*** PROVIDED RECORDS ***

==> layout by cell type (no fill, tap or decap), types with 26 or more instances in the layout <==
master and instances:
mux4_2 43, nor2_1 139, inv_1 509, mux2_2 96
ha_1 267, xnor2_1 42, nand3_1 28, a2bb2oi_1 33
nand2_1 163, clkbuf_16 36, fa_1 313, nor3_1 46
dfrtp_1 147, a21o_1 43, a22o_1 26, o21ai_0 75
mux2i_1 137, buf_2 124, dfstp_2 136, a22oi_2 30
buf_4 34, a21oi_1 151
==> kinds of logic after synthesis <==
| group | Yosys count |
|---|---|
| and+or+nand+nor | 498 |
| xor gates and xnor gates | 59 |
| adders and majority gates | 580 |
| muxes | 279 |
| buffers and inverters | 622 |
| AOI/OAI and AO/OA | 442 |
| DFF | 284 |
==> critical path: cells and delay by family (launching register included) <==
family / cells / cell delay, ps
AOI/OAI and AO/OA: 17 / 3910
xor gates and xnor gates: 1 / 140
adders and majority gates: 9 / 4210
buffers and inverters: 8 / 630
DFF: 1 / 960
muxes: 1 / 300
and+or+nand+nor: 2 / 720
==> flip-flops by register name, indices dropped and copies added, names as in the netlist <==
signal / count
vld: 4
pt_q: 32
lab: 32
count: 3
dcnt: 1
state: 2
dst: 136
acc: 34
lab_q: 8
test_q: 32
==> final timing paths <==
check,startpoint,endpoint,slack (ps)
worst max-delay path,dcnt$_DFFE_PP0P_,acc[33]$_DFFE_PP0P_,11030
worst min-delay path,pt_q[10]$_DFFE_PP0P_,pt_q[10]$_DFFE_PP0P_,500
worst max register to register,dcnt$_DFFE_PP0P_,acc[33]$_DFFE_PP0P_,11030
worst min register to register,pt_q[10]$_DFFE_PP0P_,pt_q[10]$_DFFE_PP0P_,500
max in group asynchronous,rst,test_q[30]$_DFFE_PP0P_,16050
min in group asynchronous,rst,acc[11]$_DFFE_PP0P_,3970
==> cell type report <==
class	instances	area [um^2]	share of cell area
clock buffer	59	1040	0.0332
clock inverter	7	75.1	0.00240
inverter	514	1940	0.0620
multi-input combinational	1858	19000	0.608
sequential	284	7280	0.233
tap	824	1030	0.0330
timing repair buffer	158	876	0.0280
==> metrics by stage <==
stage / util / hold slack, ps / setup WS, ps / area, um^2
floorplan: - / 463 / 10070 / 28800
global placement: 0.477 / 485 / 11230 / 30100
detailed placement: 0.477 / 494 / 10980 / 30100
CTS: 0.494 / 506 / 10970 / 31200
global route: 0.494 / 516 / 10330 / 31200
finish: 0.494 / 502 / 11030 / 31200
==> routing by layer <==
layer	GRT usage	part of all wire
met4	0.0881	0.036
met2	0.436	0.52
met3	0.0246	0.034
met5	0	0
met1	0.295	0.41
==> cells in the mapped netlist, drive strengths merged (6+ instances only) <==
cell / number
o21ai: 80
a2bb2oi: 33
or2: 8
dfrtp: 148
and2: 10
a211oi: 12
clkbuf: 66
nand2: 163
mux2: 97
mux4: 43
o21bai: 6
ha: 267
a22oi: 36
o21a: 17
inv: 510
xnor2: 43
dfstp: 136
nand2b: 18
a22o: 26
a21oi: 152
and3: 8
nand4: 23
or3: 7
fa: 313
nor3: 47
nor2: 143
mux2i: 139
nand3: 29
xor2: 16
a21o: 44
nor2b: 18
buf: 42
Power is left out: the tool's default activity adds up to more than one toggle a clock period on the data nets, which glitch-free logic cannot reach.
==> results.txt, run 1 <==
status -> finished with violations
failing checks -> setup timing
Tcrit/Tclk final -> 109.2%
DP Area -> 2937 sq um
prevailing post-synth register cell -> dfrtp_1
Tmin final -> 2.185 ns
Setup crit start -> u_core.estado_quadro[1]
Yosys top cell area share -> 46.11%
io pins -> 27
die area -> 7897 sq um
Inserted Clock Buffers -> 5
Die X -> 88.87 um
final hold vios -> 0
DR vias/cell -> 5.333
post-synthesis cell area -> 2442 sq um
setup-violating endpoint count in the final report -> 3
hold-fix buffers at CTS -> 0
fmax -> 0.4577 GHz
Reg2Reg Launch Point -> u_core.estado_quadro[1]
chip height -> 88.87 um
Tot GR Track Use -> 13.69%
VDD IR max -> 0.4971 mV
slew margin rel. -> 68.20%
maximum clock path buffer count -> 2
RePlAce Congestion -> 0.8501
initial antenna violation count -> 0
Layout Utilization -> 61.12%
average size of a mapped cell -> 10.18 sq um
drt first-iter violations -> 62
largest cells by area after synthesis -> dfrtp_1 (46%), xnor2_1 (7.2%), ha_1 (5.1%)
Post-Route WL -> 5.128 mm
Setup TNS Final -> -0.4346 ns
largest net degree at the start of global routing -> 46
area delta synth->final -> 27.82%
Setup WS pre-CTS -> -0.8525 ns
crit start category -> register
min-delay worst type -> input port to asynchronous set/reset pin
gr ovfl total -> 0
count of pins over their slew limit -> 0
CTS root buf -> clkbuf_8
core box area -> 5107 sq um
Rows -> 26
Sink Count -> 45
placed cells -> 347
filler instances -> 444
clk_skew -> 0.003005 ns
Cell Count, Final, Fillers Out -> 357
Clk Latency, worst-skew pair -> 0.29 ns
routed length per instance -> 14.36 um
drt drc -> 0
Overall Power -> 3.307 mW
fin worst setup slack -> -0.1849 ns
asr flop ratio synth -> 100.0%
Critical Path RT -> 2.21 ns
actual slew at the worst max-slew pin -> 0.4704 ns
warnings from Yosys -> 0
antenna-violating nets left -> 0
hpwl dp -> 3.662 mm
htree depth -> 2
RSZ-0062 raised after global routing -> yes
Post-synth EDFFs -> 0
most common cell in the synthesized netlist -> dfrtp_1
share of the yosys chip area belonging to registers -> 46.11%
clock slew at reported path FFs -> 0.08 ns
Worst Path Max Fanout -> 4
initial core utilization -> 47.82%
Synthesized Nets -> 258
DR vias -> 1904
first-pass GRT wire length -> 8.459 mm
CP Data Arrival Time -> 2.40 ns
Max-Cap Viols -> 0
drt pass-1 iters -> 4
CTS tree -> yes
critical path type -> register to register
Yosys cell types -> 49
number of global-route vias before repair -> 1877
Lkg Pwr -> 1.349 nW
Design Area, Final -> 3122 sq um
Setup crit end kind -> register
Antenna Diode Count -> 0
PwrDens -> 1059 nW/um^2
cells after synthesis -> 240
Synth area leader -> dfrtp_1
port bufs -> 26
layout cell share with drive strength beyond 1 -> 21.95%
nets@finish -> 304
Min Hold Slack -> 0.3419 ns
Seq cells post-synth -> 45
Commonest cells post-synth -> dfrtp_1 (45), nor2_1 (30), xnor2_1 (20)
### src/rtl/tally_pkg.sv
// Shared types and helpers for the serial minority tally.
package tally_pkg;

    typedef enum logic {
        COLLECT = 1'b0,
        DONE    = 1'b1
    } tally_state_t;

    // Minority verdict: strictly fewer than half of n voted yes.
    function automatic logic minority_of(input int unsigned count, input int unsigned n);
        return ((2 * count) < n);
    endfunction

endpackage

### src/rtl/ballot_shift_counter.sv
// Ballot index counter, ballot vector and ones accumulator for one round.
// The first accepted ballot lands in bit N-1, the last one in bit 0.
module ballot_shift_counter
    import tally_pkg::*;
#(
    parameter int N  = 5,
    parameter int CW = $clog2(N + 1)
) (
    input  logic          clock,
    input  logic          clear_i,
    input  logic          enable_i,
    input  logic          bit_i,
    output logic [N-1:0]  votes_o,
    output logic [CW-1:0] ones_o,
    output logic [CW-1:0] idx_o,
    output logic          last_o
);

    logic [N-1:0]  votes_q, votes_d;
    logic [CW-1:0] ones_q,  ones_d;
    logic [CW-1:0] idx_q,   idx_d;

    // Next-state: clear wins over a ballot write; the slot is picked by idx.
    always_comb begin
        votes_d = votes_q;
        ones_d  = ones_q;
        idx_d   = idx_q;
        if (clear_i) begin
            votes_d = '0;
            ones_d  = '0;
            idx_d   = '0;
        end else if (enable_i) begin
            for (int i = 0; i < N; i++) begin
                if (CW'(N - 1 - i) == idx_q) begin
                    votes_d[i] = bit_i;
                end
            end
            ones_d = ones_q + CW'(bit_i);
            idx_d  = idx_q + CW'(1);
        end
    end

    // Round registers.
    always_ff @(posedge clock) begin
        votes_q <= votes_d;
        ones_q  <= ones_d;
        idx_q   <= idx_d;
    end

    assign votes_o = votes_q;
    assign ones_o  = ones_q;
    assign idx_o   = idx_q;
    assign last_o  = (idx_q == CW'(N - 1));

endmodule

### src/rtl/serial_minority_tally.sv
// Serial ballot collector: gathers N ballots over a valid/ready link, then
// presents the vector, the ones count and the minority/majority verdicts
// until the consumer acknowledges or the round is aborted.
module serial_minority_tally
    import tally_pkg::*;
#(
    parameter  int N  = 5,
    localparam int CW = $clog2(N + 1)
) (
    input  logic          clock,
    input  logic          reset,
    input  logic          vote_valid,
    input  logic          vote_bit,
    output logic          vote_ready,
    input  logic          abort,
    output logic          result_valid,
    input  logic          result_ack,
    output logic [N-1:0]  votes,
    output logic [CW-1:0] ones_count,
    output logic          y,
    output logic          majority
);

    tally_state_t state_q, state_d;

    logic          accept;
    logic          clear;
    logic          last;
    logic [CW-1:0] idx;

    // Abort beats a ballot offered in the same cycle.
    assign accept = vote_valid && vote_ready && !abort;
    assign clear  = reset || abort || ((state_q == DONE) && result_ack);

    ballot_shift_counter #(
        .N  (N),
        .CW (CW)
    ) u_counter (
        .clock    (clock),
        .clear_i  (clear),
        .enable_i (accept),
        .bit_i    (vote_bit),
        .votes_o  (votes),
        .ones_o   (ones_count),
        .idx_o    (idx),
        .last_o   (last)
    );

    // State register with synchronous reset.
    always_ff @(posedge clock) begin
        if (reset) begin
            state_q <= COLLECT;
        end else begin
            state_q <= state_d;
        end
    end

    // Next-state: last accepted ballot closes the round; ack or abort reopens it.
    always_comb begin
        state_d = state_q;
        if (abort) begin
            state_d = COLLECT;
        end else begin
            case (state_q)
                COLLECT: if (accept && last) state_d = DONE;
                DONE:    if (result_ack)     state_d = COLLECT;
                default: state_d = COLLECT;
            endcase
        end
    end

    // Outputs depend only on registered state, so no input-to-handshake paths.
    always_comb begin
        vote_ready   = (state_q == COLLECT);
        result_valid = (state_q == DONE);
        y            = minority_of(int'(ones_count), N);
        majority     = ((2 * int'(ones_count)) > N);
    end

    logic unused_idx;
    assign unused_idx = ^idx;

endmodule

### config.mk
export PLATFORM = sky130hd
export DESIGN_NAME = serial_minority_tally
export DESIGN_NICKNAME = d
export VERILOG_FILES = /design/src/rtl/tally_pkg.sv /design/src/rtl/ballot_shift_counter.sv /design/src/rtl/serial_minority_tally.sv
export SDC_FILE = /design/constraint.sdc
export NUM_CORES = 1
export LEC_CHECK = 0
export CAP_MARGIN = 25
export CELL_PAD_IN_SITES_DETAIL_PLACEMENT = 1
export CELL_PAD_IN_SITES_GLOBAL_PLACEMENT = 2
export CORE_MARGIN = 2
export CORE_UTILIZATION = 29
export CTS_CLUSTER_DIAMETER = 80
export DETAILED_ROUTE_END_ITERATION = 6
export MAX_ROUTING_LAYER = met4
export PLACE_DENSITY_LB_ADDON = 0.1
export SYNTH_ARGS = -nofsm -noshare
export SYNTH_HDL_FRONTEND = slang
export SYNTH_SLANG_ARGS = --single-unit
### constraint.sdc
create_clock -name clock -period 1.97 [get_ports clock]
set_input_delay 0.394 -clock clock [delete_from_list [all_inputs] [get_ports clock]]
set_output_delay 0.394 -clock clock [all_outputs]
set_load 0.005 [all_outputs]
==> results of run 1 <==
-- worst min-delay path by stage --
stage                                 startpoint                                end  cells after the start
4_1_cts        u_counter.votes_o[3]$_SDFFE_PP0P_  u_counter.votes_o[3]$_SDFFE_PP0P_                      2
5_1_grt        u_counter.votes_o[3]$_SDFFE_PP0P_  u_counter.votes_o[3]$_SDFFE_PP0P_                      2
2_1_floorplan  u_counter.votes_o[4]$_SDFFE_PP0P_  u_counter.votes_o[4]$_SDFFE_PP0P_                      2
6_report       u_counter.votes_o[3]$_SDFFE_PP0P_  u_counter.votes_o[3]$_SDFFE_PP0P_                      2
3_3_place_gp   u_counter.votes_o[4]$_SDFFE_PP0P_  u_counter.votes_o[4]$_SDFFE_PP0P_                      2
3_5_place_dp   u_counter.votes_o[3]$_SDFFE_PP0P_  u_counter.votes_o[3]$_SDFFE_PP0P_                      2
-- cell usage in the layout, fill, tap and decap left out --
cell and count:
a211o_1 1, a211oi_1 1, a211oi_2 1, a21bo_1 1, a21oi_1 1, a21oi_2 1
a41oi_1 1, and4bb_2 1, buf_4 2, clkbuf_4 3, clkbuf_8 1, clkdlybuf4s50_1 17
dfxtp_1 12, ha_1 7, inv_1 5, mux2i_1 7, nand2_1 8, nand3_1 1
nand3_2 1, nor2_1 5, nor2_2 1, nor2b_1 1, nor3_1 1, nor3b_2 1
nor4b_2 1, xnor2_1 2
-- worst reg2reg max path, stage by stage, from the launching register on --
cell and delay (ns):
dfxtp_1 0.34, ha_1 0.19, ha_1 0.17, and4bb_2 0.23, xnor2_1 0.13, nor2_1 0.05
-- layer usage --
| layer | GRT usage [%] | up-vias |
|---|---|---|
| met5 | - | - |
| met4 | 4.05 | 0 |
| met3 | 3.57 | 4 |
| met2 | 18.2 | 13 |
| met1 | 16.1 | 221 |
| li1 | - | 256 |
-- stage by stage --
step | area, um2 | utilization (%) | cells | setup slack, ns | hold slack [ns]
finish | 872 | 43.6 | 111 | 0.238 | 0.461
global route | 872 | 43.6 | 111 | 0.130 | 0.493
CTS | 872 | 43.6 | 111 | 0.216 | 0.467
detailed placement | 836 | 41.8 | 107 | 0.190 | 0.455
global placement | 836 | 41.8 | 107 | 0.224 | 0.447
floorplan | 628 | - | 62 | 0.732 | 0.455
-- area by class of cell --
class                      count  area share [%]
inverter                       5            2.15
timing repair buffer          19            21.2
clock buffer                   4            4.16
sequential                    12            27.5
multi-input combinational     44            41.0
tap                           27            3.87
-- power by group --
part	switching, W	internal [W]
registers	0.00000343	0.000245
clock network	0.0000819	0.000112
logic	0.0000230	0.0000252
-- state kept, by name (all words and copies together), names as in the netlist --
register and flops:
u_counter.votes_o 5, u_counter.idx_o 3, u_counter.ones_o 3, result_valid 1
-- cells by family (layout without fill, tap and decap cells) --
group | after synthesis | in the layout | share of synthesized area [%]
compound gates | 7 | 7 | 9.76
xor+xnor | 2 | 2 | 2.79
mux | 7 | 7 | 11.2
simple gates | 21 | 21 | 19.3
flops | 12 | 12 | 38.2
buf+inv | 6 | 28 | 4.78
fa+ha+maj | 7 | 7 | 13.9
==> metrics.yaml, run 1 <==
grt_start_max_net_pins: 10
setup.worst_path.class: "flip-flop to primary output"
setup_tns_ns: 0
synthToLayoutAreaGrowth_pct: 38.8
drt-total-wl_mm: 1.35
ys_warn_count: 0
grt_pass1_wl_mm: 2.30
fin_crit_sh_pct: 87.9
synth_edf_count: 0
synthesis.nets: 75
p_leak_nw: 0.351
drc_errors: 0
rows: 16
layout.nets: 98
htree_num_levels: 1
drt-wirelength-per-cell_um: 12.2
synth_top_area_share_pct: 38.2
crit_path_start: "u_counter.ones_o[0]$_SDFFE_PP0P_"
dr_wl_met2_um: 591
endpoint_kind: "primary output"
rr_endpoint: "u_counter.ones_o[2]$_SDFFE_PP0P_"
layout_min_cycle_time_ns: 1.73
io_buffers: 17
top_layer_used: "met4"
cp.arrival_ns: 1.34
ctsRootBufferMaster: "clkbuf_4"
ys.flop_type: "dfxtp_1"
crit_required_ns: 1.58
vias: 494
clockBufferDepth: 2
slew_violations: 0
worstSetupStartpointType: "flip-flop"
path_max_fanout: 4
wl_met3_um: 82
seq_area_frac_synth_pct: 38.2
synth.most_common_cell: "dfxtp_1"
drv_cap: 0
dp.final_hpwl_mm: 1.09
clock-sinks: 12
dieWidth_um: 50.5
synthCells: 62
core_um2: 2000
clkTransAtPathRegs_ns: 0.08
r2r_slack_ns: 0.74
setup_viol_count_final: 0
antenna_found_initial: 0
drtIter0Drc: 0
multiInputGateArea_um2: 358
fillers: 235
power.total_w: 0.000491
numCtsBuffers: 3
drive_gt1_share_pct: 15.5
io-pin-count: 18
cts_hold_buf: 0
cp_top_family: "buffers and inverters"
crit_chain: "a21oi_1, clkdlybuf4s50_1"
netlist_top_cells_area: "dfxtp_1 (38%), ha_1 (14%), mux2i_1 (11%)"
ant_nets: 0
hold_viol_final: 0
grt_pass1_vias: 486
worstRegToRegCells: 5
outcome: "finished clean"
syn_avg_cell_area_um2: 10.1
dr.pass1.iters: 1
ys_ff_latch: 12
slowest_delay_ns: 0.53
worst_pin_slew_ns: 0.308
register_area_um2: 240
cts_setup_buffers: 0
clk_latency_ns: 0.27
crit_end: "y"
rsz0062_at_grt: "false"
wl_met1_um: 661
finalClockSkew_ns: 0.00283
overflow: 0
initial_core_util_pct: 31.4
cp.depth: 2
hold_path.class: "flip-flop to flip-flop"
max-vdd-ir-drop_v: 0.000412
drt-vias-per-instance: 4.45
fmax_mhz: 577
ctsResizeCount: 0
chipHeight_um: 50.5
async_flop_share_pct: 0
slew-limit-headroom_pct: 79.4
synth_cell_types: 23
diodes: 0
crit_path_top_delay_cell: "clkdlybuf4s50_1"
p_per_area_nw_per_um2: 563
ys_top_cells_by_count: "dfxtp_1 (12), nand2_1 (8), ha_1 (7), mux2i_1 (7)"
synth_area_um2: 628
grtUsageTotal_pct: 12.3
cp.buffers_inverters: 1
gp_congestion: 0.657
reg2reg_from: "u_counter.ones_o[0]$_SDFFE_PP0P_"
die_area_um2: 2550
cts_tree: "yes"
synth_top_cell_by_area: "dfxtp_1"
Note: power is estimated with default switching activity, not from simulation.
==> run 2, diff against run 1 <==
--- a/config.mk
+++ b/config.mk
@@ -13,7 +13,8 @@
 export CTS_CLUSTER_DIAMETER = 80
 export DETAILED_ROUTE_END_ITERATION = 6
 export MAX_ROUTING_LAYER = met4
-export PLACE_DENSITY_LB_ADDON = 0.1
+export PLACE_DENSITY_LB_ADDON = 0.12
+export SLEW_MARGIN = 25
 export SYNTH_ARGS = -nofsm -noshare
 export SYNTH_HDL_FRONTEND = slang
 export SYNTH_SLANG_ARGS = --single-unit
==> run 2 against run 1 <==
  * Sequential share of layout area rose by 0.44 points
  * Critical path type unchanged
  * Critical path depth down 1
  * Power decreased by 9.6%
  * Global-route usage up 1.0 points
==> metrics.yaml, run 2 (same netlist as run 1, synthesis figures left out) <==
setup.worst_path.class: "flip-flop to primary output"
final_area_um2: 858  # -1.6%
core_um2: 2000  # unchanged
place_area_um2: 836  # unchanged
ctsResizeCount: 0  # unchanged
path_max_fanout: 8  # +4
max-vdd-ir-drop_v: 0.000228  # -45%
initial_core_util_pct: 31.4  # unchanged
gp_congestion: 0.682  # +3.9%
final_common_cell: "clkdlybuf4s50_1"
worst_pin_slew_ns: 0.333  # +0.0243 ns
p_comb_share_pct: 11.2  # +1.4 points
dp.final_hpwl_mm: 1.05  # -3.2%
drv_cap: 0  # unchanged
switchingPower_w: 0.000103  # -5.3%
drt-vias-per-instance: 4.55  # +2.1%
crit_required_ns: 1.58  # about the same
hold_path.class: "flip-flop to flip-flop"
grt_start_max_net_pins: 10  # unchanged
crit_path_top_delay_cell: "clkdlybuf4s50_1"
io_buffers: 17  # unchanged
grt_pass1_wl_mm: 2.51  # +9.0%
seqPwrFrac_pct: 56.1  # +5.5 points
p_leak_nw: 0.344  # -2.0%
fmax_mhz: 575  # -0.47%
chipHeight_um: 50.5  # unchanged
cp.buffers_inverters: 1  # unchanged
synthToLayoutAreaGrowth_pct: 36.7
grt_pass1_vias: 523  # +7.6%
setup_viol_count_final: 0  # unchanged
vias: 500  # +1.2%
endpoint_kind: "primary output"
slew_violations: 0  # unchanged
p_per_area_nw_per_um2: 517  # -8.2%
finalClockSkew_ns: 0.000470  # -0.00236 ns
drc_errors: 0  # unchanged
layout_min_cycle_time_ns: 1.74  # +0.00822 ns
hold_viol_final: 0  # unchanged
grtUsageTotal_pct: 13.3  # +1.0 points
numCtsBuffers: 3  # unchanged
dieWidth_um: 50.5  # unchanged
drt-wirelength-per-cell_um: 12.9  # +5.6%
power.share.switching_pct: 23.1  # +1.1 points
pwr-share-clk_pct: 32.7  # -6.8 points
dr.pass1.iters: 3  # +2
cts_hold_buf: 0  # unchanged
fin_crit_sh_pct: 88.3  # +0.42 points
clk_latency_ns: 0.26  # about the same
p_int_w: 0.000341  # -11%
mostFrequentLayoutCells: "clkdlybuf4s50_1 (17), dfxtp_1 (12), nand2_1 (8)"
htree_num_levels: 1  # unchanged
rows: 16  # unchanged
ant_nets: 0  # unchanged
worstSetupStartpointType: "flip-flop"
cts_tree: "yes"
layout.nets: 98  # unchanged
clock-sinks: 12  # unchanged
outcome: "finished clean"
slowest_delay_ns: 0.57  # +0.04 ns
ctsRootBufferMaster: "clkbuf_4"
clkTransAtPathRegs_ns: 0.07  # about the same
die_area_um2: 2550  # unchanged
cp.arrival_ns: 1.35  # about the same
setup_tns_ns: 0  # unchanged
drt-total-wl_mm: 1.41  # +4.7%
largest_reg_flops: 5  # unchanged
overflow: 0  # unchanged
rsz0062_at_grt: "false"
slew-limit-headroom_pct: 77.8  # -1.6 points
io-pin-count: 18  # unchanged
cts_setup_buffers: 0  # unchanged
drtIter0Drc: 4  # +4
crit_chain: "clkdlybuf4s50_1"
cp_top_family: "buffers and inverters"
clockBufferDepth: 2  # unchanged
antenna_found_initial: 0  # unchanged
drive_gt1_share_pct: 14.5  # -1.0 points
diodes: 0  # unchanged
run 2: cell types whose count changed in the layout (fill, tap and decap cells not counted):
cell,change
clkbuf_8,-1
run 2: metal layers:
layer,vias up,share of wire (%),track usage [%]
met2,11,44,20.0
li1,255,-,-
met3,2,5.0,3.57
met5,-,0,-
met4,0,0.85,4.05
met1,232,50,17.6
run 2: through the flow:
step | worst slack, ns | util, % | hold slack [ns] | total power, W | std cells
CTS | 0.215 | 42.9 | 0.467 | 0.000454 | 110
finish | 0.230 | 42.9 | 0.463 | 0.000444 | 110
global placement | 0.223 | 41.8 | 0.448 | 0.000303 | 107
detailed placement | 0.173 | 41.8 | 0.457 | 0.000304 | 107
floorplan | 0.732 | - | 0.455 | 0.000279 | 62
global route | 0.152 | 42.9 | 0.516 | 0.000468 | 110
run 2: final cells by class:
type	count	area, um2
multi-input cells	44	358
repair buffers	19	185
clock buffers	3	22.5
inverters	5	18.8
flip-flops and latches	12	240
well taps	27	33.8
fillers	231	1140
run 2: worst paths after layout:
check,start,to,slack [ns],cells past startpoint
setup / recovery,result_valid$_SDFF_PP0_,result_valid,0.23,1
hold / removal,u_counter.votes_o[0]$_SDFFE_PP0P_,u_counter.votes_o[0]$_SDFFE_PP0P_,0.46,2
setup reg to reg,u_counter.ones_o[0]$_SDFFE_PP0P_,u_counter.ones_o[2]$_SDFFE_PP0P_,0.74,5
hold reg to reg,u_counter.votes_o[0]$_SDFFE_PP0P_,u_counter.votes_o[0]$_SDFFE_PP0P_,0.46,2
run 2: power groups by stage:
stage | Combinational [W] | Sequential [W] | Clock, W
global route | 0.0000549 | 0.000249 | 0.000164
CTS | 0.0000504 | 0.000249 | 0.000155
floorplan | 0.0000251 | 0.000254 | 0
global placement | 0.0000490 | 0.000254 | 0
finish | 0.0000497 | 0.000249 | 0.000145
detailed placement | 0.0000495 | 0.000254 | 0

*** End of PROVIDED RECORDS ***

## [TASK BRIEF]
Above are some records; copy exactly the lines from the one with "chip height -> 88.87 um" through the one with "drt first-iter violations -> 62", both included, and no others.

## [WRITTEN RESPONSE]
chip height -> 88.87 um
Tot GR Track Use -> 13.69%
VDD IR max -> 0.4971 mV
slew margin rel. -> 68.20%
maximum clock path buffer count -> 2
RePlAce Congestion -> 0.8501
initial antenna violation count -> 0
Layout Utilization -> 61.12%
average size of a mapped cell -> 10.18 sq um
drt first-iter violations -> 62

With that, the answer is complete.